During our passage to Torghatten, a small troupe of the Salvation Army came on board, and amused us a good deal with some of their musical performances, and their devout, though rather extravagant, practices.
The captain, a respectable lady, with her head concealed at the farther end of a huge poke-bonnet, which would not be out of place at Madame Tussaud’s, was gravely seated in a rocking-chair, and presided over the spiritual concert given by the members of the congregation. The devout musicians, leaning against a heap of dried cod-fish, sang in more or less plaintive tunes the praises of the Lord, who doubtless understands all languages. For my part, I did not understand a single word of these hymns, but I could judge by the faces of the audience that the music, which emollit mores, did not convince them. It was a wonder we did not throw them some small change; we expected that one of the pleasant company would go round, hat in hand, to make a collection for the expenses of the institution, or for any other more prosaic purpose.
A pretty young girl, of sixteen or seventeen years of age, with her hair arranged after the fashion of Miss Helyett (doubtless the captain’s niece), followed in a book, though with a distracted sort of devotion, the songs of the Salvation Army.
However, the amusements on board were not very numerous, and this was the chief item, as far as I was concerned, in the passage from Tromsö to Trondhjem, where the main body of the army awaited their brethren, who were coming from the North to gain souls for Paradise.
Thursday, August 27th.—About four p.m. the town of Trondhjem appeared to be south-east.

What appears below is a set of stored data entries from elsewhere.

This design comes from an exercise in tuning for small area, a short achievable clock period and few clock cycles on the open sky130 flow, not from production work.
No functional check of the RTL was part of any run shown here.
No activity file was given, so power comes from the tool's default toggle rates.

**flow/design.v**
```verilog
module rpy_core (
    input  wire        clk,
    input  wire        rst,
    output wire [31:0] imem_addr,
    input  wire [31:0] imem_rdata,
    output wire [31:0] dmem_addr,
    output wire [3:0]  dmem_wstrb,
    output wire [31:0] dmem_wdata,
    input  wire [31:0] dmem_rdata,
    output wire        done,
    output wire        fault,
    output wire [2:0]  fault_cause,
    output wire [31:0] fault_pc,
    output wire [31:0] fault_info,
    input  wire [4:0]  dbg_raddr,
    output wire [31:0] dbg_rdata
);
    localparam [6:0] OP_ALU  = 7'b0110011,
                     OP_ALUI = 7'b0010011,
                     OP_LOAD = 7'b0000011,
                     OP_STOR = 7'b0100011,
                     OP_BR   = 7'b1100011;
    reg        done_r, fault_r;
    wire       run = !done_r && !fault_r;
    reg [1:0]  f_code;             
    reg [31:0] f_info;
    reg [31:0] regs [1:31];
    reg [31:1] rv;                 
    wire [31:0] rvz = {rv, 1'b0};
    reg [31:0] fpc;                
    reg        dv;                 
    wire [31:0] ir  = imem_rdata;
    wire [6:0]  op  = ir[6:0];
    wire [2:0]  f3  = ir[14:12];
    wire [6:0]  f7  = ir[31:25];
    wire [4:0]  rd  = ir[11:7];
    wire [4:0]  rs1 = ir[19:15];
    wire [4:0]  rs2 = ir[24:20];
    wire [31:0] imm_i = {{20{ir[31]}}, ir[31:20]};
    wire [11:0] imm_s = {ir[31:25], ir[11:7]};
    wire [31:0] imm_b = {{19{ir[31]}}, ir[31], ir[7], ir[30:25], ir[11:8], 1'b0};
    wire d_r   = (op == OP_ALU) &&
                 ((f7 == 7'b0000000) ||
                  (f7 == 7'b0100000 && (f3 == 3'b000 || f3 == 3'b101)));
    wire d_i   = (op == OP_ALUI) &&
                 ((f3 != 3'b001 && f3 != 3'b101) ||
                  (f3 == 3'b001 && f7 == 7'b0000000) ||
                  (f3 == 3'b101 && (f7 == 7'b0000000 || f7 == 7'b0100000)));
    wire d_ld  = (op == OP_LOAD) &&
                 (f3 == 3'b000 || f3 == 3'b001 || f3 == 3'b010 ||
                  f3 == 3'b100 || f3 == 3'b101);
    wire d_st  = (op == OP_STOR) && (f3 == 3'b000 || f3 == 3'b001 || f3 == 3'b010);
    wire d_br  = (op == OP_BR) && (f3 != 3'b010 && f3 != 3'b011);
    wire d_zero = (ir == 32'd0);
    wire d_ill  = !(d_r || d_i || d_ld || d_st || d_br || d_zero);
    wire [4:0]  ra  = run ? rs1 : dbg_raddr;
    wire [31:0] rfa = rvz[ra]  ? regs[ra]  : 32'd0;
    wire [31:0] rfb = rvz[rs2] ? regs[rs2] : 32'd0;
    assign dbg_rdata = rfa;
    reg        ev;
    reg [31:0] e_pc, e_a, e_b;
    reg [11:0] e_imm;
    reg [2:0]  e_f3;
    reg [4:0]  e_rd;
    reg        e_wr;               
    reg        e_ld, e_st, e_br, e_ill, e_zero;
    reg        e_sub, e_sra;
    reg        w_we;
    reg [4:0]  w_rd;
    reg [31:0] w_res;
    reg        w_ld;
    reg [2:0]  w_f3;
    reg [1:0]  w_off;
    wire [32:0] addsub = {1'b0, e_a} + {1'b0, e_b ^ {32{e_sub}}} + {32'd0, e_sub};
    wire [31:0] sum = addsub[31:0];
    wire ltu = !addsub[32];
    wire lts = (e_a[31] ^ e_b[31]) ? e_a[31] : sum[31];
    wire eq  = (e_a == e_b);
    function [31:0] rev32(input [31:0] x);
        integer k;
        for (k = 0; k < 32; k = k + 1) rev32[k] = x[31 - k];
    endfunction
    wire        sh_left = (e_f3 == 3'b001);
    wire [31:0] sh_in   = sh_left ? rev32(e_a) : e_a;
    wire [32:0] sh_ext  = {e_sra & e_a[31], sh_in};
    wire [32:0] sh_out  = $signed(sh_ext) >>> e_b[4:0];
    reg [31:0] alu_y;
    always @* begin
        case (e_f3)
            3'b000:  alu_y = sum;
            3'b001:  alu_y = rev32(sh_out[31:0]);
            3'b010:  alu_y = {31'd0, lts};
            3'b011:  alu_y = {31'd0, ltu};
            3'b100:  alu_y = e_a ^ e_b;
            3'b101:  alu_y = sh_out[31:0];
            3'b110:  alu_y = e_a | e_b;
            default: alu_y = e_a & e_b;
        endcase
    end
    wire taken = e_f3[2] ? ((e_f3[1] ? ltu : lts) ^ e_f3[0]) : (eq ^ e_f3[0]);
    wire [31:0] ea = e_a + {{20{e_imm[11]}}, e_imm};
    wire misaligned = (e_f3[1:0] == 2'b01 && ea[0]) ||
                      (e_f3[1:0] == 2'b10 && ea[1:0] != 2'b00);
    reg [3:0] st_strb;
    always @* begin
        case (e_f3[1:0])
            2'b00:   st_strb = 4'b0001 << ea[1:0];
            2'b01:   st_strb = ea[1] ? 4'b1100 : 4'b0011;
            default: st_strb = 4'b1111;
        endcase
    end
    wire ex        = run && ev;
    wire x_done    = ex && e_zero;
    wire x_ill     = ex && e_ill;
    wire x_mis     = ex && (e_ld || e_st) && misaligned;
    wire x_fmis    = ex && e_br && taken && (fpc[1:0] != 2'b00);
    wire x_fault   = x_ill || x_mis || x_fmis;
    wire x_halt    = x_done || x_fault;
    wire x_redir   = ex && e_br && !taken;
    wire x_store   = ex && e_st && !misaligned;
    assign dmem_addr  = ea;
    assign dmem_wstrb = x_store ? st_strb : 4'b0000;
    assign dmem_wdata = e_f3[1] ? e_b : e_f3[0] ? {2{e_b[15:0]}} : {4{e_b[7:0]}};
    wire [31:0] ld_word = dmem_rdata >> {w_off, 3'b000};
    reg  [31:0] ld_value;
    always @* begin
        case (w_f3)
            3'b000:  ld_value = {{24{ld_word[7]}},  ld_word[7:0]};
            3'b001:  ld_value = {{16{ld_word[15]}}, ld_word[15:0]};
            3'b100:  ld_value = {24'd0, ld_word[7:0]};
            3'b101:  ld_value = {16'd0, ld_word[15:0]};
            default: ld_value = ld_word;
        endcase
    end
    wire [31:0] wdata = w_ld ? ld_value : w_res;
    wire stall = ev && e_ld && (e_rd != 5'd0) && (rs1 == e_rd || rs2 == e_rd);
    wire d_go  = run && dv && !x_halt && !x_redir && !stall;
    wire [31:0] opa = (ev && e_wr && rs1 == e_rd) ? alu_y :
                      (w_we && rs1 == w_rd)       ? wdata : rfa;
    wire [31:0] opb = (ev && e_wr && rs2 == e_rd) ? alu_y :
                      (w_we && rs2 == w_rd)       ? wdata : rfb;
    wire        predict = dv && (op == OP_BR);
    wire [11:0] tg_lo  = {1'b0, fpc[11:1]} + {1'b0, imm_b[11:1]};
    wire [19:0] hi_inc = fpc[31:12] + 20'd1;
    wire [19:0] hi_dec = fpc[31:12] - 20'd1;
    wire [19:0] tg_hi  = (imm_b[12] == tg_lo[11]) ? fpc[31:12] :
                         tg_lo[11] ? hi_inc : hi_dec;
    wire [31:0] target = {tg_hi, tg_lo[10:0], fpc[0]};
    reg  [31:0] next_pc;
    always @* begin
        if (x_redir)
            next_pc = e_pc + 32'd4;
        else if (dv && stall)
            next_pc = fpc;
        else if (predict)
            next_pc = target;
        else
            next_pc = fpc + 32'd4;
    end
    assign imem_addr = next_pc;
    always @(posedge clk) begin
        if (w_we)
            regs[w_rd] <= wdata;
    end
    always @(posedge clk) begin
        e_a    <= opa;
        e_b    <= (d_r || d_st || d_br) ? opb : imm_i;
        e_imm  <= d_st ? imm_s : ir[31:20];
        e_f3   <= f3;
        e_rd   <= rd;
        e_wr   <= (d_r || d_i) && (rd != 5'd0);
        e_ld   <= d_ld;
        e_st   <= d_st;
        e_br   <= d_br;
        e_ill  <= d_ill;
        e_zero <= d_zero;
        e_sub  <= (d_r && f3 == 3'b000 && f7[5]) ||
                  ((d_r || d_i) && (f3 == 3'b010 || f3 == 3'b011)) ||
                  d_br;
        e_sra  <= f3 == 3'b101 && f7[5];
        w_rd  <= e_rd;
        w_res <= alu_y;
        w_ld  <= e_ld;
        w_f3  <= e_f3;
        w_off <= ea[1:0];
        if (run && !x_ill && !x_mis)
            e_pc <= fpc;
        if (run && !x_ill) begin
            if (x_mis) begin
                f_code <= e_ld ? 2'd2 : 2'd3;
                f_info <= ea;
            end else if (x_fmis) begin
                f_code <= 2'd0;
                f_info <= fpc;
            end else begin
                f_code <= 2'd1;
                f_info <= ir;
            end
        end
        if (rst) begin
            done_r  <= 1'b0;
            fault_r <= 1'b0;
            fpc     <= 32'hFFFF_FFFC;
            dv      <= 1'b0;
            ev      <= 1'b0;
            w_we    <= 1'b0;
            rv      <= 31'd0;
        end else begin
            fpc  <= next_pc;
            dv   <= 1'b1;
            ev   <= d_go;
            w_we <= ex && !x_halt && (e_wr || (e_ld && e_rd != 5'd0));
            if (w_we)
                rv[w_rd] <= 1'b1;
            if (x_done)  done_r  <= 1'b1;
            if (x_fault) fault_r <= 1'b1;
        end
    end
    assign done        = done_r;
    assign fault       = fault_r;
    assign fault_cause = {f_code, 1'b0};
    assign fault_pc    = e_pc;
    assign fault_info  = f_info;
endmodule
```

This is the haven so long wished for, although I have no right to complain of this latter portion of my voyage, during which no one suffered from the rolling of the vessel. The largest northern town in Norway, where the houses and buildings are made entirely of wood, has really an original appearance, and I sincerely regretted that I could not make a longer stay; but a few hours afterwards I left my amiable guide, Dr. Ekelund, and took a quick train on the single-line railway which was to carry me, within seventeen hours, over the 310 miles that divided me from Christiania.
The train started with some difficulty, and could only ascend the first incline with the aid of a locomotive coupled on behind. At last it proceeded at its normal rate of speed; the line was so bad that my carriage was shaken terribly. The pinewood structures seemed extremely fragile, and the bridges thrown over the lakes and streams made one giddy.
After our two months stay at Spitzbergen, where the vegetable kingdom is represented by moss and lichen, it was pleasant to come back to verdure, trees and flowers. Here Nature is displayed in all her splendour, and I should never tire of admiring the marvellous landscapes, the châlets, the torrents and the waterfalls which all contribute to the grandeur of Norwegian scenery.
The farmers gathering in the harvest, the wood-cutters cutting down trees which they send down from the top of the mountain by the river, which conveys them to a port where they will be received and either sent to a saw-mill or shipped on board a trading vessel—all here is life and movement. What a contrast to the frozen solitudes of Spitzbergen! Hamar is the terminus of the narrow railway. Here we entered the elegant carriages that cross to Elsinore; and lastly, a few hours later, we neared Christiania and descended at full speed such a steep incline that at each moment we asked ourselves with terror where we should go if the brakes failed to act.
On getting out at Christiania, we found ourselves in the midst of civilization. At the station I was assailed by an army of touts, from whom I only escaped by taking refuge in the fly from the Grand Hotel, where French is spoken, and where I found a degree of comfort to which I had become unaccustomed—the refined luxury of great cities. At breakfast I listened to a concert that would not have been out of place on our grands boulevards. I visited the town, which is very interesting, and made purchases of furs and articles of which Norway has the monopoly, various knick-knacks and little trifles that afterwards serve to remind us of our wanderings. I stayed two hours in Copenhagen, and at last on Sunday the 30th of August I embarked, at dawn, at the mouth of the canal at Kiel, on board the mail-boat Skiruer, on which I made my last passage. All the passengers on the boat were on deck to see the German fleet which was drawn up at this station. Twenty ironclads, a great many despatch-boats and torpedo-boats lying at the entrance of the canal excited great curiosity; moreover the spectacle was new to me as well as to most of the passengers, and it is not one that can be seen every day.